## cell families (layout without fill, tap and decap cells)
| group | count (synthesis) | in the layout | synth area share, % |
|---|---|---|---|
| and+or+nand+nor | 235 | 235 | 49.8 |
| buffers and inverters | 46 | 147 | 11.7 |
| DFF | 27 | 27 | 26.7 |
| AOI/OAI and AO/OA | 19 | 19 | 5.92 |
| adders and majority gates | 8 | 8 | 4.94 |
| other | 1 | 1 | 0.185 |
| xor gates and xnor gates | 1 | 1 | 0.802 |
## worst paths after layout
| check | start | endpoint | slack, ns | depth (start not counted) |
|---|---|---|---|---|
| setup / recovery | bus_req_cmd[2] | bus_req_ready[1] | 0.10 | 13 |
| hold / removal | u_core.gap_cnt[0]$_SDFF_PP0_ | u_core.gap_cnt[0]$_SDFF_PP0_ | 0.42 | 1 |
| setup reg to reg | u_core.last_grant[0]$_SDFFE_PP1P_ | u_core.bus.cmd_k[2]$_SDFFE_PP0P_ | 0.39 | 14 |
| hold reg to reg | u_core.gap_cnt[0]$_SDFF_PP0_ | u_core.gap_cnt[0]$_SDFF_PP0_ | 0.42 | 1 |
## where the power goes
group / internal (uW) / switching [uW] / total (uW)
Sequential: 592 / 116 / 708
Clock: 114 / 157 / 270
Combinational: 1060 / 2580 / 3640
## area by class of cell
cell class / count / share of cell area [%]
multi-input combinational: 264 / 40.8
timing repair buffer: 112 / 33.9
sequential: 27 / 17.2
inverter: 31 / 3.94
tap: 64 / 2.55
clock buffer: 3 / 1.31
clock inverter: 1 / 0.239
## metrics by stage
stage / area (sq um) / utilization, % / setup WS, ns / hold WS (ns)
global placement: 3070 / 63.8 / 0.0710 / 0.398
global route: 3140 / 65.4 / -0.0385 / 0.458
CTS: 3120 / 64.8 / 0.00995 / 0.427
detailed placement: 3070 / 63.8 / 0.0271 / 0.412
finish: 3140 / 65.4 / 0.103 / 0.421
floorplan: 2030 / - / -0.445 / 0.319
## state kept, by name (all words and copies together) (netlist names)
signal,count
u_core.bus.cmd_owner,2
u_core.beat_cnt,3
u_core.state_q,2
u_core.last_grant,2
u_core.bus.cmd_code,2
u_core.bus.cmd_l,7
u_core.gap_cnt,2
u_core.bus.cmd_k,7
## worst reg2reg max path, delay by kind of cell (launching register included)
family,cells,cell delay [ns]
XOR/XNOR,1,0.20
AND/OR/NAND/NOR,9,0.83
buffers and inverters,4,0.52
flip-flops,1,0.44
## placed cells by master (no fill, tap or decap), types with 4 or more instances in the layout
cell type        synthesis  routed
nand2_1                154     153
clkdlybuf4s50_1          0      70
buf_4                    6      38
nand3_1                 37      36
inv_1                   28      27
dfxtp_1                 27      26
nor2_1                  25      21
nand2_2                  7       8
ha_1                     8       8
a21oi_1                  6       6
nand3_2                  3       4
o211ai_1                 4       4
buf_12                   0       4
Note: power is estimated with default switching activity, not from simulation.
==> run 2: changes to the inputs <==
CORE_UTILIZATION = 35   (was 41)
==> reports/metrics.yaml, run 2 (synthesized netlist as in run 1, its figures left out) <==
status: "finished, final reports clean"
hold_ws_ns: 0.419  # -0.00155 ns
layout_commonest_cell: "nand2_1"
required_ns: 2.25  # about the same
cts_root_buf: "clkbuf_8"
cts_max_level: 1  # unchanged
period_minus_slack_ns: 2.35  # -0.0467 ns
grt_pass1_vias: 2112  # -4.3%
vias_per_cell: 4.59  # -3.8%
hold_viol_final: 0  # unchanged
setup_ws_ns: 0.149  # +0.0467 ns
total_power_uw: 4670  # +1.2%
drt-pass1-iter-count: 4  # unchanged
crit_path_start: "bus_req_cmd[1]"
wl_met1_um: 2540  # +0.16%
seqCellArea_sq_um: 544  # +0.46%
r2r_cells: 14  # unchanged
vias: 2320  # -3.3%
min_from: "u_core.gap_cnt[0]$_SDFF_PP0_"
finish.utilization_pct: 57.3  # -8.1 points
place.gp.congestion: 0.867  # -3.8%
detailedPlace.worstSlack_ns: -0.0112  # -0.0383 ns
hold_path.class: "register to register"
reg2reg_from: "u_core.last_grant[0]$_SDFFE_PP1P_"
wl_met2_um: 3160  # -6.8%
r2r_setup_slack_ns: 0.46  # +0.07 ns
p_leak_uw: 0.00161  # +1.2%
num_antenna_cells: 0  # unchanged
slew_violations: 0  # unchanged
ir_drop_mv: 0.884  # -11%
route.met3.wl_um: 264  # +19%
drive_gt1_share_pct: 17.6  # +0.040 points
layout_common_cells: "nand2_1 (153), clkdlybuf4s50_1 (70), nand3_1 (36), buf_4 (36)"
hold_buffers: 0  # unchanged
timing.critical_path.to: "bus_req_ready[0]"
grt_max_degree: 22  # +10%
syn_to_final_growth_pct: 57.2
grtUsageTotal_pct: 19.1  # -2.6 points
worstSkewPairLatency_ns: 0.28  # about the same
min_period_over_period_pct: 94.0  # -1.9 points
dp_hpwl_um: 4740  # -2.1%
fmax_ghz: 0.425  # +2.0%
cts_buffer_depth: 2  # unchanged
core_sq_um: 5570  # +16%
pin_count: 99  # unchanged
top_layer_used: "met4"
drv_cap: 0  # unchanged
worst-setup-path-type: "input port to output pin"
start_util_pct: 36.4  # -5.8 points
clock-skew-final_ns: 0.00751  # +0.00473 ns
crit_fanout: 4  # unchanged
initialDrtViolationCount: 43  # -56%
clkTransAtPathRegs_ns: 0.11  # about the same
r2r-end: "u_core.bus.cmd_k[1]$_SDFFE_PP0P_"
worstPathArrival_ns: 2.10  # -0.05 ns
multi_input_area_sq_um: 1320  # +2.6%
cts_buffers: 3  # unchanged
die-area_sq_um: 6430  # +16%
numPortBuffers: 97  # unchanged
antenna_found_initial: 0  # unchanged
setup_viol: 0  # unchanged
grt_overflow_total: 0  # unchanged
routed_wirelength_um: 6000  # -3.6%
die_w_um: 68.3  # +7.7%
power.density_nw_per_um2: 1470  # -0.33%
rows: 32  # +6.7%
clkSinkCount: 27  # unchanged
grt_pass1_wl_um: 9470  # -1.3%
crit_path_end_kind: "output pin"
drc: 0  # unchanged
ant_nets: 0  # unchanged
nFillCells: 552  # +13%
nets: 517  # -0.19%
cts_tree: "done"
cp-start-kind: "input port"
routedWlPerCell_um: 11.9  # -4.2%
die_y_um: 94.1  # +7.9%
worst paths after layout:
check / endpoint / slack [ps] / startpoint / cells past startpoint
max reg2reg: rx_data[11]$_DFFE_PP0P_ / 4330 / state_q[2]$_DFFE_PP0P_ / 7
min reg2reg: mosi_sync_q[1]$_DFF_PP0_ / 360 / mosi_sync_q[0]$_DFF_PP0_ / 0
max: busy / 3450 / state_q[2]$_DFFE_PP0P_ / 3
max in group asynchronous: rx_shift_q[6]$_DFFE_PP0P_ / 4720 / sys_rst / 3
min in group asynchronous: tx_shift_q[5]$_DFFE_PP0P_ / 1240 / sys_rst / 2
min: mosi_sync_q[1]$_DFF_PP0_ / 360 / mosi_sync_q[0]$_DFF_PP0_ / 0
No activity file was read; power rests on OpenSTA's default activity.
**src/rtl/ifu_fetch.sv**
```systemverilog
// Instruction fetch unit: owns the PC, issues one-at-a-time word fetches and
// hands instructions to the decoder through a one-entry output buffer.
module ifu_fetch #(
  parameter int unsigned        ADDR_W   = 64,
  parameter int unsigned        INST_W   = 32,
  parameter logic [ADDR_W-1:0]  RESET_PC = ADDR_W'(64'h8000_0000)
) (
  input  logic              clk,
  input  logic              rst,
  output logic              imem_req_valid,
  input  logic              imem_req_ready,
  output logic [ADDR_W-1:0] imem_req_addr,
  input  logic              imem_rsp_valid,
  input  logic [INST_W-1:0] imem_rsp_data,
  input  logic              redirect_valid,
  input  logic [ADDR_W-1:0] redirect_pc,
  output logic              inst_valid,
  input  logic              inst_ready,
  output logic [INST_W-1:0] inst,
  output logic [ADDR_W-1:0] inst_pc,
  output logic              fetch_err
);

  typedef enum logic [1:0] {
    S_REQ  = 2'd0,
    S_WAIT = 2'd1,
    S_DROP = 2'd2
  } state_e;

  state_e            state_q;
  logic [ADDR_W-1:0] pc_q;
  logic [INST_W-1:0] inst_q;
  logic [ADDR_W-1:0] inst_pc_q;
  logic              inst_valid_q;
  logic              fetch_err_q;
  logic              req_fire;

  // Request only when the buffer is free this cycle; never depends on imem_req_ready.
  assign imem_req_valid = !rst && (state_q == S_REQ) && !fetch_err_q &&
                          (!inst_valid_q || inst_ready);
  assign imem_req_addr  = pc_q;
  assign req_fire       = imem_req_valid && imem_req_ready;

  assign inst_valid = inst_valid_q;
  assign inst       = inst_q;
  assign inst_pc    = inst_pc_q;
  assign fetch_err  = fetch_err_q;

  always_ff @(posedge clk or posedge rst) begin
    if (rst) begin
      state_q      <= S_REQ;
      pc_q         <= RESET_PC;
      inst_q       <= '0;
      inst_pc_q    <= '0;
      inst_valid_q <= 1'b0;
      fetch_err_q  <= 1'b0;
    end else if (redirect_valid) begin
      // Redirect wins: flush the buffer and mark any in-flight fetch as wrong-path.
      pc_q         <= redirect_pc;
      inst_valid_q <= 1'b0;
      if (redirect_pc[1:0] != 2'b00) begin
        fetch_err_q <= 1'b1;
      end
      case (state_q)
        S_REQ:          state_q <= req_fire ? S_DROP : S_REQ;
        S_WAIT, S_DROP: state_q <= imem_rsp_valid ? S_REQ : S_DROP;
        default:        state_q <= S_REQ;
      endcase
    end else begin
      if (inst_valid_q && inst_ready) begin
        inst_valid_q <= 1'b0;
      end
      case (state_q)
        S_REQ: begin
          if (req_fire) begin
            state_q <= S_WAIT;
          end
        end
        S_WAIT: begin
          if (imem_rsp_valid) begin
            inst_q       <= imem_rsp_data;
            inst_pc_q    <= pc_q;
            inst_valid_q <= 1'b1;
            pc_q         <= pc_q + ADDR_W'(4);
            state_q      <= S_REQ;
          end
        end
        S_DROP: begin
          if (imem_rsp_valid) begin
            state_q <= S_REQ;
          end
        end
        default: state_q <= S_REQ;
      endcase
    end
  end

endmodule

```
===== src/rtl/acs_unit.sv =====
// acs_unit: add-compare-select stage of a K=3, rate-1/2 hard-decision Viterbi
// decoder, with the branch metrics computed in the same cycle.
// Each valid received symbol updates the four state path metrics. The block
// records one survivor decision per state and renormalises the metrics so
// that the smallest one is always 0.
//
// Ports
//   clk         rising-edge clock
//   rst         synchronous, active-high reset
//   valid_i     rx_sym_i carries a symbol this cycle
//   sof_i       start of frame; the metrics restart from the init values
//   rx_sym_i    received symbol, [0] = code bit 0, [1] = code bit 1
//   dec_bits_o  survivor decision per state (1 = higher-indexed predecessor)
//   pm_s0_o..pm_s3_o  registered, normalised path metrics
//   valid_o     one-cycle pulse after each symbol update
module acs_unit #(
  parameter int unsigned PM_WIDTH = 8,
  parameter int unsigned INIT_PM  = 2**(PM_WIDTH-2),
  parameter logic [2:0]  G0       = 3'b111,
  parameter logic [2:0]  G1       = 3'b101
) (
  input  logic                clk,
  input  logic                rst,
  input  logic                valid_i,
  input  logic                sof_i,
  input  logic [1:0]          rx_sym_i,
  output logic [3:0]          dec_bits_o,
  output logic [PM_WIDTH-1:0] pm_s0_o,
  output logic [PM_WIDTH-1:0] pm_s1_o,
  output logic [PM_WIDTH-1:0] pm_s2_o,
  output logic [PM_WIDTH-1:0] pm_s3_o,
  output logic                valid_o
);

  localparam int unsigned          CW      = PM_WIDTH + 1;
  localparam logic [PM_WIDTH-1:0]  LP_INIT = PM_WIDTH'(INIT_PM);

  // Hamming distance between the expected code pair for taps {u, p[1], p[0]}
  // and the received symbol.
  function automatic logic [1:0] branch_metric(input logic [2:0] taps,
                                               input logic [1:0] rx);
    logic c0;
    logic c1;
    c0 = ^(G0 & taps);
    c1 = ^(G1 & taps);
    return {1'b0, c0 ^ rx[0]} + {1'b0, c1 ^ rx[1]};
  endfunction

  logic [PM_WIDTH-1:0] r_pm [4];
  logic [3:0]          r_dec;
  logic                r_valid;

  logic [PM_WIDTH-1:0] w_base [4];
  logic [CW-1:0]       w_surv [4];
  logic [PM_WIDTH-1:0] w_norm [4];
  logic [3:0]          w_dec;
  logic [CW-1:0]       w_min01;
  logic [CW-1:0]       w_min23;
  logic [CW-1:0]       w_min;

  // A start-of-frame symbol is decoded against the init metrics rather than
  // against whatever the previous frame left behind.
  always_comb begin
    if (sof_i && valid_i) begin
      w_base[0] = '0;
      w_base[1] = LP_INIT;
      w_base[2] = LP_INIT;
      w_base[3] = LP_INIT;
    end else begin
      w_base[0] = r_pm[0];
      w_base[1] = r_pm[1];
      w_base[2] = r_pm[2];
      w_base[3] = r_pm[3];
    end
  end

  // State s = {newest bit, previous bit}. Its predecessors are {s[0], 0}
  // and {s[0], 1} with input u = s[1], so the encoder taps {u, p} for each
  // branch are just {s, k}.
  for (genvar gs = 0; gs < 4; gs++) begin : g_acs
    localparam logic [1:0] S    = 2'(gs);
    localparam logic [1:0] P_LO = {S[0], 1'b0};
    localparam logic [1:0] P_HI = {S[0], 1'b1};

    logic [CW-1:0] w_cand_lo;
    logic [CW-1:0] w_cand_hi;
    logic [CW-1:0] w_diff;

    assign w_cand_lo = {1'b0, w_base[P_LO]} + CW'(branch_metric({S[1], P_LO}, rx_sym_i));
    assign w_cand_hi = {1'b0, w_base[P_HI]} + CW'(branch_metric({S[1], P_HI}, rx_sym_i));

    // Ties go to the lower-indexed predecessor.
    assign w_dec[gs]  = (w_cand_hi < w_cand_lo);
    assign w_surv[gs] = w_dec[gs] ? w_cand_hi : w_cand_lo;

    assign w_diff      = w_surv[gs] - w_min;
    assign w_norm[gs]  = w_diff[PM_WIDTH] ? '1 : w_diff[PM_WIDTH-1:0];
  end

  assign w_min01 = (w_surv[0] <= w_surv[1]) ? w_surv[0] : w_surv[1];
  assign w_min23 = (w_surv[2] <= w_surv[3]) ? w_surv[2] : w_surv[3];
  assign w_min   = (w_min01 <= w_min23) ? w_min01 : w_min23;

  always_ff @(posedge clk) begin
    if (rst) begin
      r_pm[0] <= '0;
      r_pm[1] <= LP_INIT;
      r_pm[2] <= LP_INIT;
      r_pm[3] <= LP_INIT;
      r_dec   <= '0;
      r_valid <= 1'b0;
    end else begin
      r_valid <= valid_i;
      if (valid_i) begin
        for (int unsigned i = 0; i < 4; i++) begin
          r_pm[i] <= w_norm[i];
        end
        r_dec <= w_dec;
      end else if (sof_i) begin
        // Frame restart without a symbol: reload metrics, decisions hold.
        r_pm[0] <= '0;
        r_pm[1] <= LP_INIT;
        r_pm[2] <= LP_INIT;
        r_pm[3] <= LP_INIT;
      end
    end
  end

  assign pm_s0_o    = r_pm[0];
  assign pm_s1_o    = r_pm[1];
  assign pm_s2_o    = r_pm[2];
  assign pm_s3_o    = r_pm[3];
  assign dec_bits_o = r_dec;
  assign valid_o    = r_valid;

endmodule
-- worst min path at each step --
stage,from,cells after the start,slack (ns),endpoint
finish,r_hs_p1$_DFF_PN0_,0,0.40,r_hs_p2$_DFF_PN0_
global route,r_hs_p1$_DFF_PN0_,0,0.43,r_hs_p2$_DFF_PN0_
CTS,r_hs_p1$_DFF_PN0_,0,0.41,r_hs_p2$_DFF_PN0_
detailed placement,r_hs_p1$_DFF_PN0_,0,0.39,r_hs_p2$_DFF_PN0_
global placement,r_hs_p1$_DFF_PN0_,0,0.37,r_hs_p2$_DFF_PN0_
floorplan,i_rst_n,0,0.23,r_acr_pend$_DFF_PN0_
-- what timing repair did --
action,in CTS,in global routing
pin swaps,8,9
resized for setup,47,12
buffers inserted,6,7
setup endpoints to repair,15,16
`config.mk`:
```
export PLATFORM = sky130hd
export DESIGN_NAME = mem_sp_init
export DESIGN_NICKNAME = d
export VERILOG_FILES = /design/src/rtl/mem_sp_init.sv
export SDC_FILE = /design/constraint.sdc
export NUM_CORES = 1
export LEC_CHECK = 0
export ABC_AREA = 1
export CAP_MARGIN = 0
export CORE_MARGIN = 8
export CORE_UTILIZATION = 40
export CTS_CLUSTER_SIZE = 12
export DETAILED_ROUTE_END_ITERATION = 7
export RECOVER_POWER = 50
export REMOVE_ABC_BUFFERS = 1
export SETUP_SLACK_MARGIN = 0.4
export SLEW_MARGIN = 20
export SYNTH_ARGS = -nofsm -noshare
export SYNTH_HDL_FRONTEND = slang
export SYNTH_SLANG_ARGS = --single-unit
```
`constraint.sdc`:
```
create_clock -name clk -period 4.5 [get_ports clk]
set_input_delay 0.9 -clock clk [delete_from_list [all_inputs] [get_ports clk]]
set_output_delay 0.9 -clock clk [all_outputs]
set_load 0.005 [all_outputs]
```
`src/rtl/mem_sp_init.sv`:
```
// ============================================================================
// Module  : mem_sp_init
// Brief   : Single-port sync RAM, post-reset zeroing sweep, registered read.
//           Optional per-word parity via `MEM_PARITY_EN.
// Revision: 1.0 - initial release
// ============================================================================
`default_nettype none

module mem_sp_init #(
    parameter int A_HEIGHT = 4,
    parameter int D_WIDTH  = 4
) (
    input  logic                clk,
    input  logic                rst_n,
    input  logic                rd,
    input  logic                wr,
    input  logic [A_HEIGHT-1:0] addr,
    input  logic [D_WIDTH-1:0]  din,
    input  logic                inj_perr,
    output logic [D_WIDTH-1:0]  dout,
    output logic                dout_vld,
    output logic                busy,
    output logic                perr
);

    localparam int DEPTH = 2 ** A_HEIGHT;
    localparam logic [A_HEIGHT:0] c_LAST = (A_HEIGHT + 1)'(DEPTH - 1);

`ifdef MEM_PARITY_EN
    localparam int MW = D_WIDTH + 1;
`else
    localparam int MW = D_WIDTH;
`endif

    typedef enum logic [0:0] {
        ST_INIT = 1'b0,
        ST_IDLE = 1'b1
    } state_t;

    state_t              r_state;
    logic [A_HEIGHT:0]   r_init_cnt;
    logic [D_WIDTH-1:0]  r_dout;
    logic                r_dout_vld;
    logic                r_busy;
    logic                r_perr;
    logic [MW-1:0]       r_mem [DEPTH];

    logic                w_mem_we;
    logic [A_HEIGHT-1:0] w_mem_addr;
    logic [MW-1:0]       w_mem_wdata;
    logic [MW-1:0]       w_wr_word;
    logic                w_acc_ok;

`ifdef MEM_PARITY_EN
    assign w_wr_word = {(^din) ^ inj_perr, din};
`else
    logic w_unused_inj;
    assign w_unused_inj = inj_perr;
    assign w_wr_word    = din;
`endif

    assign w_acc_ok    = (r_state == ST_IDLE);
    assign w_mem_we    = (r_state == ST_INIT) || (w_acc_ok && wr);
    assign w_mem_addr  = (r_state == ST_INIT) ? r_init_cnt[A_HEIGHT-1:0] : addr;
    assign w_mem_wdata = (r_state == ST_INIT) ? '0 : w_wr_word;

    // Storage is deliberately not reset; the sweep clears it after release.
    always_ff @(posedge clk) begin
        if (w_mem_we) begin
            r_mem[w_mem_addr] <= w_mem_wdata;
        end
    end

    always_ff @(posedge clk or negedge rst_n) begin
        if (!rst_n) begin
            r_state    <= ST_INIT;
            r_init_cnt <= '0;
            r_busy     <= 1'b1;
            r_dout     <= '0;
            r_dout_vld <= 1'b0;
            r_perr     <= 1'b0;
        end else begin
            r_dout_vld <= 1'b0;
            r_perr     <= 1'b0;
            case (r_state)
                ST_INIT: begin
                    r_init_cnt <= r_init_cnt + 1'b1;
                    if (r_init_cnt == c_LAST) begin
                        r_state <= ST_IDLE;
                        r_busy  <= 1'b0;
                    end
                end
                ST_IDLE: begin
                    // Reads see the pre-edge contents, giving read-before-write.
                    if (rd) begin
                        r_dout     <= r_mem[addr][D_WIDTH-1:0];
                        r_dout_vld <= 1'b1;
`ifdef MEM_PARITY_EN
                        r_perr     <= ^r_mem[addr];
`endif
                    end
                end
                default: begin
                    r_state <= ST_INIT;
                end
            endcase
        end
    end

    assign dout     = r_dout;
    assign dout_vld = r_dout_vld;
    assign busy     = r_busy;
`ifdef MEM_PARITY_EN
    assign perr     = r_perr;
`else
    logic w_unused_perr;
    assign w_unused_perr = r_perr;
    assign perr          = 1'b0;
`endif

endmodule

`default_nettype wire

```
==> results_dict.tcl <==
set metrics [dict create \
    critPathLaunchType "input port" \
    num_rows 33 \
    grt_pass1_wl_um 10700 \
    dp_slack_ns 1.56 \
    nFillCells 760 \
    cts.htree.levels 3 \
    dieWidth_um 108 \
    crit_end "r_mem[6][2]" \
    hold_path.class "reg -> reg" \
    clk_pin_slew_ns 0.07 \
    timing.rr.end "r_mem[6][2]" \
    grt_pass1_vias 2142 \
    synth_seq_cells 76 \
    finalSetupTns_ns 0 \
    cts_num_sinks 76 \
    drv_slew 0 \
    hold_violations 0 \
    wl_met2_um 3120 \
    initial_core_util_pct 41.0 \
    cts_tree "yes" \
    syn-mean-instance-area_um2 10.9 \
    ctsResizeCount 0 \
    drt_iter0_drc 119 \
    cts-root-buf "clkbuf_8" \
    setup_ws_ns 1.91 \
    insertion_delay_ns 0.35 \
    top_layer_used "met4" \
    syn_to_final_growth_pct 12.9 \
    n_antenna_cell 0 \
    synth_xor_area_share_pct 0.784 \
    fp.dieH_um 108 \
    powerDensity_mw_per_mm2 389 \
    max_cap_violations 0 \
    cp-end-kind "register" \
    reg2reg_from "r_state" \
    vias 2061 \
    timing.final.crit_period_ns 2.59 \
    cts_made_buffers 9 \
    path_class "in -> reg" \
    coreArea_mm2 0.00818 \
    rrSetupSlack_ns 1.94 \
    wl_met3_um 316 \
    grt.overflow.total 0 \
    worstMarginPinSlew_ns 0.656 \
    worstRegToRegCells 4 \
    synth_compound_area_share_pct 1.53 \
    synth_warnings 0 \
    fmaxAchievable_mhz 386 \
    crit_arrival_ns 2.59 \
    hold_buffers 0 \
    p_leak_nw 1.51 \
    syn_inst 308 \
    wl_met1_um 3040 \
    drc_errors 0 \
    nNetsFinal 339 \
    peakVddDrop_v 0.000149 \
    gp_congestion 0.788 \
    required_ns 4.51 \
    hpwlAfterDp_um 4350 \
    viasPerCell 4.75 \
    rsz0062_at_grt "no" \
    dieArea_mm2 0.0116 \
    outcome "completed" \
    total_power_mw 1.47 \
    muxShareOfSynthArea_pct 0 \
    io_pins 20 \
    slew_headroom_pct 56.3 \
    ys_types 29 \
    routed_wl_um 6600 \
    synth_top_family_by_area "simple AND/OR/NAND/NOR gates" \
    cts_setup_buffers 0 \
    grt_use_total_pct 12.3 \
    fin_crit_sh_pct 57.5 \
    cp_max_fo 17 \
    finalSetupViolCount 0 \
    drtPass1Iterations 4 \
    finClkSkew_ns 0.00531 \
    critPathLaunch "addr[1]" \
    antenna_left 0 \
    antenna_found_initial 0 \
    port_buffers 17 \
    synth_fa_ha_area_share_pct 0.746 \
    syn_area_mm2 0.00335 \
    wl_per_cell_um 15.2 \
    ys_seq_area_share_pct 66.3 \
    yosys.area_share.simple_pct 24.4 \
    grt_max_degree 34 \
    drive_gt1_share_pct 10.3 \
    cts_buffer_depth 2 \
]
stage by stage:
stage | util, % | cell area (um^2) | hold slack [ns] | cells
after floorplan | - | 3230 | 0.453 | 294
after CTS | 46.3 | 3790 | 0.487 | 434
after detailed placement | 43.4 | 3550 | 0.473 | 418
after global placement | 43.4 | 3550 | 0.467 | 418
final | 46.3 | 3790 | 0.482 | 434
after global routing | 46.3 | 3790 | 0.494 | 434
★ ★ ★ ★ ★
-- What you need to do --
Copy exactly the opening line of the material, the line bearing "1 | 0.802 |", and every line between them. Include nothing else.

-- Answer space --
## cell families (layout without fill, tap and decap cells)
| group | count (synthesis) | in the layout | synth area share, % |
|---|---|---|---|
| and+or+nand+nor | 235 | 235 | 49.8 |
| buffers and inverters | 46 | 147 | 11.7 |
| DFF | 27 | 27 | 26.7 |
| AOI/OAI and AO/OA | 19 | 19 | 5.92 |
| adders and majority gates | 8 | 8 | 4.94 |
| other | 1 | 1 | 0.185 |
| xor gates and xnor gates | 1 | 1 | 0.802 |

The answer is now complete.